A fourth limitation is a lack of power owing to low numbers in the difference in optical
recurrence miss rate between dedicated and nondedicated endoscopists. Furthermore,
the frequent use of zoom/near focus may limit the generalizability of our study, as
this may not be available in every hospital. Previous studies have shown that the
use of zoom/near focus increases the detection rate of recurrence [5 ]

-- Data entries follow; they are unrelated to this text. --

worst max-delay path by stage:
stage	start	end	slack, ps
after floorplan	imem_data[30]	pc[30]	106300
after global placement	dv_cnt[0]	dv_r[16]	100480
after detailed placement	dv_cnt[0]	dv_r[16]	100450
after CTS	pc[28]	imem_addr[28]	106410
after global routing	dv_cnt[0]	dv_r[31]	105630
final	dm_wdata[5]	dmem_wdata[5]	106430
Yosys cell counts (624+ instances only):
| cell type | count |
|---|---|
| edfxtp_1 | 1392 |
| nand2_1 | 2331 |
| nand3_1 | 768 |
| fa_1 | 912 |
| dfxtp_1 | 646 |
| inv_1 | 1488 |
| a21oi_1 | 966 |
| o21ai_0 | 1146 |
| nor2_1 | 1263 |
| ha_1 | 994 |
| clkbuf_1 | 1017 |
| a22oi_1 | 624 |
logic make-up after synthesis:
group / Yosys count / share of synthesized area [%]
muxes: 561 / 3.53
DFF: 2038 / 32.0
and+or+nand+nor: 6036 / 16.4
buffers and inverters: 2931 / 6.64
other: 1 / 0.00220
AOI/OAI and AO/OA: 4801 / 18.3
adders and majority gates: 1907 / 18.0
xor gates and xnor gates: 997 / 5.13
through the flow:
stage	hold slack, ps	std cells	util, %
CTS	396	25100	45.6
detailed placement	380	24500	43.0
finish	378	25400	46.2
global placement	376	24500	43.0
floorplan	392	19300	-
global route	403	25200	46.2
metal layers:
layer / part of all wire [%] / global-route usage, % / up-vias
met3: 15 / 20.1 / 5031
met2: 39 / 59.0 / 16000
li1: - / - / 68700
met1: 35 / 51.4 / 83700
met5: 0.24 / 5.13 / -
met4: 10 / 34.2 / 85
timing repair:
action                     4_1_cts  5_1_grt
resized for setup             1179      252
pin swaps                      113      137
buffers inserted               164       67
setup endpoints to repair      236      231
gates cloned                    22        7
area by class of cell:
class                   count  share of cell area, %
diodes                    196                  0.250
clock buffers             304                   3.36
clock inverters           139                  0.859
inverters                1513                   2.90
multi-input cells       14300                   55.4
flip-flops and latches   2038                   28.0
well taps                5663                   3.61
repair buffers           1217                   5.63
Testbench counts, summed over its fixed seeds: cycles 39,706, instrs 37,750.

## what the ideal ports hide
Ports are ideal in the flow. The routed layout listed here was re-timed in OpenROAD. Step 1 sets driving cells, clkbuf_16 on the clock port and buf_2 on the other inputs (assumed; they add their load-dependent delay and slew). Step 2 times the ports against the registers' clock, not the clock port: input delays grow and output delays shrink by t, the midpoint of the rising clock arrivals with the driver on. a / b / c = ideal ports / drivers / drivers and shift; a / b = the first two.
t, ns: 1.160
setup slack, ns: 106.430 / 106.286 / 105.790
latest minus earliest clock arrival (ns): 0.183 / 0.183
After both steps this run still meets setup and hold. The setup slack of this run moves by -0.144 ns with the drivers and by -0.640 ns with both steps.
Background: an optimization exercise with open tools, aiming at small area and a short achievable clock period. Do not read the settings as production practice.
No driver is modelled on the clock port, so clock power and skew are understated where the tree is cut down; a real chip needs a root buffer or a tree.

// encoder
module encoder (
    input clk,
    input rst_n,
    input [31:0] data_in,
    output logic [31:0] data_out
);
    logic [7:0] cnt;              
    logic [7:0] cnt_nxt;
    logic [1:0] u, un;
    logic [5:0] v, vn;
    assign cnt_nxt = (cnt == 8'd254) ? 8'd0 : cnt + 8'd1;
    assign u = cnt[7:6];
    assign v = cnt[5:0];
    assign un = cnt_nxt[7:6];
    assign vn = cnt_nxt[5:0];
    always_ff @(posedge clk) begin
        if (!rst_n) cnt <= 8'd254;
        else cnt <= cnt_nxt;
    end
    logic acc;
    logic [7:0] cnt_nxt2;
    assign cnt_nxt2 = (cnt_nxt == 8'd254) ? 8'd0 : cnt_nxt + 8'd1;
    always_ff @(posedge clk) begin
        if (!rst_n) acc <= 1'b1;
        else acc <= (cnt_nxt2[5:0] < 6'd59) || (cnt_nxt2[5:0] == 6'd59 && cnt_nxt2[7:6] != 2'd3);
    end
    logic [3:0][7:0] enc;
    always_ff @(posedge clk) begin
        enc[3] <= data_in[31:24];
        if (acc) enc[2:0] <= data_in[23:0];
    end
    logic [7:0] el [0:3];
    logic [7:0] cat [0:7];        
    always_comb begin
        for (int s = 0; s < 4; s++) begin
            el[s] = enc[3 - s];
            cat[s] = enc[3 - s];
            cat[s + 4] = data_in[31 - 8 * s -: 8];
        end
    end
    logic [127:0] par;            
    logic [127:0] peff;
    logic [31:0] fb;              
    logic [127:0] mp;
    logic [127:0] pnew;
    logic [3:0][7:0] rot;
    logic [3:0][7:0] rot_d;
    logic ptop_n;
    always_comb begin
        ptop_n = (vn != 6'd0) && (vn <= 6'd59);
        for (int j = 0; j < 4; j++) begin
            rot_d[j] = cat[j + 3 - un];
            if ((j == 0 && vn == 6'd0) || vn > 6'd59) rot_d[j] = 8'd0;
            if (!ptop_n) rot_d[j] = rot_d[j] ^ pnew[8 * (15 - j) +: 8];
        end
    end
    always_ff @(posedge clk) begin
        rot <= rot_d;
    end
    logic first;
    always_ff @(posedge clk) begin
        if (!rst_n) first <= 1'b0;
        else first <= (vn == 6'd0);
    end
    assign peff[127:96] = par[127:96];
    assign peff[95:0] = first ? 96'd0 : par[95:0];
    always_comb begin
        for (int e = 0; e < 4; e++)
            fb[8 * e +: 8] = peff[8 * (12 + e) +: 8] ^ rot[3 - e];
        pnew = {peff[95:0], 32'd0} ^ mp;
    end
    logic [211:0] cx;
    assign cx[0] = fb[4] ^ fb[8];
    assign cx[1] = fb[3] ^ fb[21];
    assign cx[2] = fb[20] ^ fb[31];
    assign cx[3] = fb[9] ^ fb[23];
    assign cx[4] = fb[0] ^ fb[18];
  ...
==> flow/config.mk <==
export PLATFORM = sky130hd
export DESIGN_NAME = encoder
export DESIGN_NICKNAME = encoder
export VERILOG_FILES = /design/flow/design.v
export SDC_FILE = /design/flow/constraint.sdc
export NUM_CORES = 8
export LEC_CHECK = 0
export CAP_MARGIN = 20
export CORE_MARGIN = 2
export CORE_UTILIZATION = 65
export SLEW_MARGIN = 20
==> flow/constraint.sdc <==
create_clock -name core_clock -period 14.0 [get_ports {clk}]
set_input_delay 2.8000 -clock core_clock [delete_from_list [all_inputs] [get_ports {clk}]]
set_output_delay 2.8000 -clock core_clock [all_outputs]
set_load 0.01 [all_outputs]
standard.sh (not shown) runs the stock make flow with config.mk's settings and CLKGATE_MAP_FILE= SYNTH_SCRIPT=/design/flow/synth_recipe.tcl, a recipe that flattens the netlist after the stock synthesis.
==> flow/flow/run.sh <==
#!/bin/bash
# Standard layout, except: the synthesis maps with flow/abc_speed.script,
# the clock tree is flow/ctree.tcl's two-level tree, the ports get plain
# buffers, timing repair aims below the period, and the wire capacitance
# the placement-stage timing estimates use is scaled up by 1.3 (closer to
# the extracted values).
set -euo pipefail
rm -rf scripts_local
cp -r "$FLOW_HOME/scripts" scripts_local
cp flow/abc_speed.script scripts_local/abc_speed.script
sed -i 's|^log_cmd clock_tree_synthesis .*|source $::env(CTREE_TCL)|' scripts_local/cts.tcl
grep -q CTREE_TCL scripts_local/cts.tcl
python3 - "$FLOW_HOME/platforms/sky130hd/setRC.tcl" 1.3 > setRC_scaled.tcl <<'PY'
import re, sys
s = open(sys.argv[1]).read()
k = float(sys.argv[2])
print(re.sub(r'-capacitance ([0-9.Ee+-]+)', lambda m: '-capacitance %g' % (float(m.group(1)) * k), s))
PY
export LAYER_PARASITICS_FILE=$PWD/setRC_scaled.tcl
export CTREE_TCL=$PWD/flow/ctree.tcl
export CTREE_LEAF=20
export SCRIPTS_DIR=$PWD/scripts_local
export BUFFER_PORTS_ARGS="-buffer_cell sky130_fd_sc_hd__buf_2"
export SETUP_SLACK_MARGIN=10.2
bash standard.sh > standard.log 2>&1
==> flow/flow/abc_speed.script <==
strash
dch -f
&get -n
&nf -R 1000 -p
&put
topo
stime -c
==> flow/flow/ctree.tcl <==
# Two-level clock tree in place of clock_tree_synthesis: the clock port drives
# one buffer per quadrant of the clock sinks, and each of those drives the
# leaf buffers of its quadrant (at most CTREE_LEAF sinks per leaf).
set ct_block [ord::get_db_block]
set ct_dbu [$ct_block getDbUnitsPerMicron]
set ct_buf sky130_fd_sc_hd__clkbuf_16
set ct_leaf [expr {[info exists ::env(CTREE_LEAF)] ? $::env(CTREE_LEAF) : 20}]

proc ct_centroid {pts} {
  set sx 0.0; set sy 0.0
  foreach p $pts { set sx [expr {$sx + [lindex $p 1]}]; set sy [expr {$sy + [lindex $p 2]}] }
  set n [llength $pts]
  return [list [expr {$sx / $n}] [expr {$sy / $n}]]
}
# split {pin x y} items into k near-equal parts along x (idx 1) or y (idx 2)
proc ct_split {pts k idx} {
  set s [lsort -real -index $idx $pts]
  set n [llength $s]
  set out {}
  for {set i 0} {$i < $k} {incr i} {
    lappend out [lrange $s [expr {($n * $i) / $k}] [expr {($n * ($i + 1)) / $k - 1}]]
  }
  return $out
}
proc ct_span {pts idx} {
  set l [lsort -real -index $idx $pts]
  return [expr {[lindex $l end $idx] - [lindex $l 0 $idx]}]
}
proc ct_um {v} { return [expr {$v / double($::ct_dbu)}] }

set ct_sinks {}
foreach p [get_pins -of_objects [get_nets clk]] {
  lassign [[sta::sta_to_db_pin $p] getAvgXY] ok x y
  lappend ct_sinks [list $p $x $y]
}
puts "ctree: [llength $ct_sinks] clock sinks"

set ct_quads {}
foreach half [ct_split $ct_sinks 2 1] {
  foreach q [ct_split $half 2 2] { lappend ct_quads $q }
}
set qi 0
foreach q $ct_quads {
  set nleaf [expr {int(ceil([llength $q] / double($ct_leaf)))}]
  set idx [expr {[ct_span $q 1] > [ct_span $q 2] ? 1 : 2}]
  set leafxy {}
  set li 0
  foreach g [ct_split $q $nleaf $idx] {
    set pins {}
    foreach p $g { lappend pins [lindex $p 0] }
    lassign [ct_centroid $g] cx cy
    set bname "ctree_leaf_${qi}_${li}"
    insert_buffer -buffer_cell $ct_buf -net clk -load_pins $pins \
      -location [list [ct_um $cx] [ct_um $cy]] \
      -buffer_name $bname -net_name "ctree_net_leaf_${qi}_${li}"
    lappend leafxy [list x $cx $cy]
    incr li
  }
  # insert_buffer adds a number to the names: find this quadrant's leaves
  set leafpins {}
  foreach p [get_pins -of_objects [get_nets clk]] {
    if {[string match "ctree_leaf_${qi}_*" [get_full_name $p]]} { lappend leafpins $p }
  }
  lassign [ct_centroid $leafxy] cx cy
  insert_buffer -buffer_cell $ct_buf -net clk -load_pins $leafpins \
    -location [list [ct_um $cx] [ct_um $cy]] \
    -buffer_name "ctree_q_${qi}" -net_name "ctree_net_q_${qi}"
  incr qi
}
foreach net [$ct_block getNets] {
  if {[string match ctree_net_* [$net getName]]} { $net setSigType CLOCK }
}
[$ct_block findNet clk] setSigType CLOCK
set_propagated_clock [all_clocks]
puts "ctree: clock port drives [llength [get_pins -of_objects [get_nets clk]]] pins"
The first run passed the timing, design-rule and antenna checks.
Context: an optimization exercise on an open-source flow, tuned for small area, a short achievable clock period and few clock cycles. The choices shown serve that exercise and are no tape-out recipe.
RTL that was checked went through simulation tests only; none was proved equivalent to the original.
No activity file was given, so power comes from the tool's default toggle rates.

## run 1
Design RV32i_top, start of the top module:
module RV32i_top (
    input  logic        clk_i,
    input  logic        resetn_i,
    input  logic        imem_valid_i,
    output logic [31:0] imem_add_o,
    input  logic [31:0] imem_data_i,
    output logic [31:0] dmem_add_o,
    input  logic [31:0] dmem_do_i,
    output logic [31:0] dmem_di_o,
    output logic        dmem_we_o,
    output logic        dmem_re_o,
    output logic [ 3:0] dmem_ble_o
);
Size: about 4800 cells after synthesis, roughly 1200 flip-flops, about 170 I/O pins.
==> flow/config.mk <==
export PLATFORM = sky130hd
export DESIGN_NAME = RV32i_top
export DESIGN_NICKNAME = RV32i_top
export VERILOG_FILES = /design/flow/design.v
export SDC_FILE = /design/flow/constraint.sdc
export NUM_CORES = 8
export LEC_CHECK = 0
export CAP_MARGIN = 20
export CORE_MARGIN = 2
export CORE_UTILIZATION = 40
export CTS_BUF_LIST = sky130_fd_sc_hd__clkbuf_8
export CTS_CLUSTER_DIAMETER = 100
export CTS_CLUSTER_SIZE = 12
export SLEW_MARGIN = 20
==> flow/constraint.sdc <==
create_clock -name core_clock -period 10.0 [get_ports {clk_i}]
set_input_delay 2.0000 -clock core_clock [delete_from_list [all_inputs] [get_ports {clk_i}]]
set_output_delay 2.0000 -clock core_clock [all_outputs]
set_load 0.01 [all_outputs]
standard.sh (not shown) runs the stock make flow with config.mk's settings and CLKGATE_MAP_FILE= SYNTH_SCRIPT=/design/flow/synth_recipe.tcl, a recipe that flattens the netlist after the stock synthesis.
==> flow/flow/run.sh <==
#!/bin/bash
# Layout: the standard flow (standard.sh), with the timing-repair knobs
# from flow/knobs.sh exported to ORFS. Each tool's output is in standard.log
# here and in ORFS's own logs under orfs/logs.
set -euo pipefail
source flow/knobs.sh
bash standard.sh > standard.log 2>&1
==> flow/flow/knobs.sh <==
export SETUP_SLACK_MARGIN=6.0
export BUFFER_PORTS_ARGS="-buffer_cell sky130_fd_sc_hd__buf_2"
export TNS_END_PERCENT=10
Testbench counts of run 1, summed over its fixed seeds: cycles 72,984.
Edits applied to the flow inputs when going from run 1 to run 2:
Settings: CTS_CLUSTER_SIZE: 12 -> unset; CTS_CLUSTER_DIAMETER: 100 -> unset; CTS_BUF_LIST: sky130_fd_sc_hd__clkbuf_8 -> unset.
==> flow/flow/knobs.sh <==
export SETUP_SLACK_MARGIN=6.0
export BUFFER_PORTS_ARGS="-buffer_cell sky130_fd_sc_hd__buf_2"
--- outcome ---
- Going from run 1 to run 2, peak supply drop increased about 40%; fraction of power consumed by combinational cells decreased 3.1 points; wire length of the first global-routing pass decreased 2900 µm; flip-flop and latch share of the layout cell area decreased 2.4 points.
- The synthesized instance count of run 2 and that of run 1 are within noise of each other.
- Relative to run 1, proportion of cell area spent on the clock network has gone up in run 2.
- Taking run 1 as the reference, in run 2 post-route non-filler standard cell count increased by 107 relative to the old numbers, number of H-tree levels climbed 1.
- The total power in run 2 is 1.16 times that in run 1.
- Going from run 1 to run 2, global-route usage fell by 0.26 points; share of total power consumed by net switching went down 2.6 points.
Inputs modified between run 2 and run 3:
Settings: putting CTS_CLUSTER_DIAMETER at 100 where nothing was set; putting CTS_CLUSTER_SIZE at 12 where nothing was set; putting CTS_BUF_LIST at sky130_fd_sc_hd__clkbuf_8 where nothing was set.
Diff run 2 -> run 3: share of the final layout cell area in sequential cells up 1.8 points, worst setup slack up 70 ps, design area down 3.4%.
Taking run 3 as 1.0, run 2 lands at 0.828 on initial antenna violation count.
The following lists how run 4 was set up differently from run 3:
==> flow/flow/knobs.sh <==
export SETUP_SLACK_MARGIN=6.2
export BUFFER_PORTS_ARGS="-buffer_cell sky130_fd_sc_hd__buf_1"
Findings:
Status | run 4 and run 3 | clean
The total number of vias of run 4 was inferior to that of run 3.
Summary of run 4 over run 3: count of non-filler cells in the finished layout +about 1.3%; total power of the final layout moved up; power share of the sequential group went down by 0.9 points; final standard cell utilization of the core went up 1.1 points.
### run 4 -> run 5
Settings: CTS_CLUSTER_SIZE changed from 12 to 16.
==> flow/flow/knobs.sh <==
export SETUP_SLACK_MARGIN=6.0
export BUFFER_PORTS_ARGS="-buffer_cell sky130_fd_sc_hd__buf_2"
## What came out
- Looking at run 4 and run 5, the total area of sequential cells is a wash.
- [compare] base=run 4 new=run 5: highest achievable clock rate dropped about 6%, total of cells resized after clock tree synthesis dropped about 40%, total power draw lost about 4%, core utilization shrank by 1.5 points.
- Count of clock-buffer cells in the layout, run 4 and run 5, higher one = run 4.
- In the flow results for run 4 and run 5, the detailed-route wire length is smaller on run 5.
- On run 5: count of non-filler cells in the finished layout is 141 lower than what run 4 gave.
- The timing startpoint of the critical path comes out dmem_do_i[23] in one run and imem_data_i[15] in the other, namely in run 5 and run 4 respectively.
- Run 5 did not stop at any stage, and its layout met the timing, DRC and antenna checks.
- Against run 4, via count of the first global-routing pass in run 5 fell by a few percent.
- In the metrics for run 4 and run 5, the one carrying the lower total net switching power is run 5.
#### Input delta (run 6 over run 5)
Settings: removing CTS_CLUSTER_DIAMETER (formerly 100); changing CTS_BUF_LIST from sky130_fd_sc_hd__clkbuf_8 to sky130_fd_sc_hd__clkbuf_4; removing CTS_CLUSTER_SIZE (formerly 16).
Findings:
Timing, DRC, antenna: 0 failures across run 6 and run 5
When run 6 is measured against run 5, its depth of the critical timing path with buffers and inverters included turns out 2 higher.
Wire length for run 6 is higher than for run 5.
Run 6 has less setup slack than run 5.
In the reports for run 6 and run 5, the larger global routing usage on met2 belongs to run 6.
Run 6 against run 5: net switching fraction of the power dropped 1.7 points, design area saw an increase, total power rose by 1.8 mW, cell count climbed 407, detailed route wirelength on metal3 now sits lower.
Sort run 6 and run 5 by first-iteration DRC count desc -> top: run 6
Run comparison: run 5 end point of the critical path ex_b_q[15]; run 6 end point of the critical path ex_a_q[4]
Placer congestion estimate: run 6 vs run 5 identical

---

RV32i_top, a different RTL version from the one above (not shown whole).
Size: ~1200 flip-flops, ~58000 um^2 of cells after synthesis.
==> flow/config.mk <==
export PLATFORM = sky130hd
export DESIGN_NAME = RV32i_top
export DESIGN_NICKNAME = RV32i_top
export VERILOG_FILES = /design/flow/design.v
export SDC_FILE = /design/flow/constraint.sdc
export NUM_CORES = 8
export LEC_CHECK = 0
export CAP_MARGIN = 20
export CORE_MARGIN = 2
export CORE_UTILIZATION = 40
export SLEW_MARGIN = 20
==> flow/constraint.sdc <==
create_clock -name core_clock -period 10.0 [get_ports {clk_i}]
set_input_delay 2.0000 -clock core_clock [delete_from_list [all_inputs] [get_ports {clk_i}]]
set_output_delay 2.0000 -clock core_clock [all_outputs]
set_load 0.01 [all_outputs]
==> flow/flow/knobs.sh <==
export SETUP_SLACK_MARGIN=6.0
export BUFFER_PORTS_ARGS="-buffer_cell sky130_fd_sc_hd__buf_2"
Scripts as last shown in full above: flow/flow/run.sh
Then changed:
--- a/flow/config.mk
+++ b/flow/config.mk
@@ -9,3 +9,3 @@
 export CORE_MARGIN = 2
-export CORE_UTILIZATION = 40
+export CORE_UTILIZATION = 60
 export SLEW_MARGIN = 20
What happened:
- This time the run reached the layout checks and failed them: max-capacitance violations
- worst setup slack degrades by 13 ps
- total power falls by 2.3%
- non-clock buffer count falls by 11
- flip-flop and latch count does not change
- hold slack improves by 11 ps
No functional check of the RTL was part of any run of this note.

---

Another version of the RTL of RV32i_top (not shown whole).
Size in the first run: about 4900 cells after synthesis, roughly 1200 flip-flops, roughly 170 I/O pins, ~59000 µm² of cells after synthesis.
export LEC_CHECK = 0
export CAP_MARGIN = 20
export CORE_MARGIN = 2
export CORE_UTILIZATION = 40
export SETUP_SLACK_MARGIN = 5
export SLEW_MARGIN = 20
create_clock -name core_clock -period 10.0 [get_ports {clk_i}]
run.sh (not shown) runs the stock make flow with config.mk's settings and CLKGATE_MAP_FILE= SYNTH_SCRIPT=/design/flow/synth_recipe.tcl, a recipe that flattens the netlist after the stock synthesis.
Stock flow here: none of the scripts above is used.
Testbench counts at the start, summed over its fixed seeds: cycles 72,984.
Next try:
==> flow/flow/run.sh (new file) <==
#!/bin/bash
# Layout: the standard flow (standard.sh), with the timing-repair knobs
# from flow/knobs.sh exported to ORFS. Each tool's output is in standard.log
# here and in ORFS's own logs under orfs/logs.
set -euo pipefail
source flow/knobs.sh
bash standard.sh > standard.log 2>&1
==> flow/flow/knobs.sh (new file) <==
export SETUP_SLACK_MARGIN=6.0
==> flow/standard.sh (new file) <==
#!/bin/bash
# synth_recipe.tcl (not shown) runs the flow's synth.tcl, then flattens the netlist and writes it again
# the make line also repeats each setting of config.mk as NAME=value (left out here)
make -C /OpenROAD-flow-scripts/flow DESIGN_CONFIG=/design/flow/config.mk WORK_HOME=/design/flow/orfs CLKGATE_MAP_FILE= SYNTH_SCRIPT=/design/flow/synth_recipe.tcl "${@:-finish}"
--- a/flow/config.mk
+++ b/flow/config.mk
@@ -9,4 +9,3 @@
 export CORE_MARGIN = 2
 export CORE_UTILIZATION = 40
-export SETUP_SLACK_MARGIN = 5
 export SLEW_MARGIN = 20
removed: flow/run.sh
Maximum frequency increases by a quarter to a third.
Clock power hardly moves.
Utilization rises by 2.9 points.
Final area climbs by a few percent.

---

== main ==
RV32i_top again, from the RTL that the note above started with.
export LEC_CHECK = 0
export CAP_MARGIN = 20
export CORE_MARGIN = 2
export CORE_UTILIZATION = 40
export SLEW_MARGIN = 20
create_clock -name core_clock -period 10.0 [get_ports {clk_i}]
Stock flow here: none of the scripts above is used.
Testbench counts of main, summed over its fixed seeds: cycles 72,984.
diff inputs: main => the feature branch
==> flow/flow/run.sh (new file) <==
#!/bin/bash
# Layout: the standard flow (standard.sh), with the timing-repair knobs
# from flow/knobs.sh exported to ORFS. Each tool's output is in standard.log
# here and in ORFS's own logs under orfs/logs.
set -euo pipefail
source flow/knobs.sh
bash standard.sh > standard.log 2>&1
==> flow/flow/knobs.sh (new file) <==
export SETUP_SLACK_MARGIN=6.5
export TNS_END_PERCENT=5
==> flow/standard.sh (new file) <==
#!/bin/bash
# synth_recipe.tcl (not shown) runs the flow's synth.tcl, then flattens the netlist and writes it again
# the make line also repeats each setting of config.mk as NAME=value (left out here)
make -C /OpenROAD-flow-scripts/flow DESIGN_CONFIG=/design/flow/config.mk WORK_HOME=/design/flow/orfs CLKGATE_MAP_FILE= SYNTH_SCRIPT=/design/flow/synth_recipe.tcl "${@:-finish}"
removed: flow/run.sh
## What came out
- All of main and the feature branch finish clean.
- Diff main -> the feature branch | share of the clock period used by the worst path | decrease of 22 points
- Antenna diode instance count: the feature branch higher than main
- The feature branch does better than main on worst setup slack.

[separate check: timing with driven ports]
The flow's constraints put no driver on any port. The routed layouts listed below were extracted and timed again, unchanged, in two steps. Step 1, drivers: a clkbuf_16 drives clk_i and a buf_2 each remaining input, both assumed. Step 2, shift: input delay + t, output delay - t, t = (earliest + latest rising clock arrival at the registers) / 2. This alone moves slack from input paths to output paths. a / b / c = ideal / step 1 / step 2; a / b = the first two.
run | t, ns | slack for setup (ns) | worst hold slack (ns) | slew at the worst register clock pin (ns) | worst slew at a driven data input, ns
run 1 | 0.931 | 5.739 / 5.766 / 4.834 | 0.383 / 0.383 / 0.383 | 0.11 / 0.11 | 0.11
run 2 | 0.843 | 5.829 / 5.819 / 4.976 | 0.386 / 0.386 / 0.386 | 0.07 / 0.07 | 0.10
run 3 | 0.912 | 5.899 / 5.904 / 4.992 | 0.379 / 0.379 / 0.379 | 0.10 / 0.10 | 0.10
run 4 | 0.959 | 6.074 / 6.081 / 5.122 | 0.388 / 0.388 / 0.388 | 0.11 / 0.11 | 0.09
run 5 | 0.920 | 5.833 / 5.860 / 4.940 | 0.394 / 0.394 / 0.394 | 0.12 / 0.12 | 0.10
run 6 | 1.346 | 5.766 / 5.787 / 4.441 | 0.388 / 0.388 / 0.388 | 0.09 / 0.09 | 0.11
the first run of note 2 | 0.865 | 5.798 / 5.798 / 4.993 | 0.394 / 0.394 / 0.394 | 0.08 / 0.08 | 0.13
the second run of note 2 | 0.835 | 5.785 / 5.782 / 4.947 | 0.406 / 0.406 / 0.406 | 0.07 / 0.07 | 0.16
the first run of note 3 | 0.847 | 4.787 / 4.840 / 3.993 | 0.356 / 0.356 / 0.356 | 0.07 / 0.07 | 0.13
the second run of note 3 | 0.865 | 5.774 / 5.771 / 4.906 | 0.357 / 0.357 / 0.357 | 0.07 / 0.07 | 0.13
main | 0.866 | 3.598 / 3.598 / 2.816 | 0.354 / 0.354 / 0.354 | 0.07 / 0.07 | 0.15
the feature branch | 0.852 | 5.781 / 5.782 / 4.932 | 0.362 / 0.362 / 0.362 | 0.08 / 0.08 | 0.15
The setup slack of run 6, which loses most, moves by +0.021 ns with the drivers and by -1.325 ns with both steps.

[6 ]. Lastly, post-EMR scar identification was performed by a dedicated endoscopist in
the majority of cases in our study. This might also limit the generalizability of
our results to the population of endoscopists working in community practice settings;
however, this further underlines the importance of dedicated endoscopists performing
post-EMR scar assessment.
In conclusion, the quality of optical assessment for recurrence at the post-EMR scar
at a community level was found to be high. Identification of the post-EMR scar was
high and the optical recurrence miss rate was low, especially from dedicated endoscopists.
Therefore, routinely taking biopsies of the post-EMR scar could be omitted, as well
as universal tattoo placement after EMR.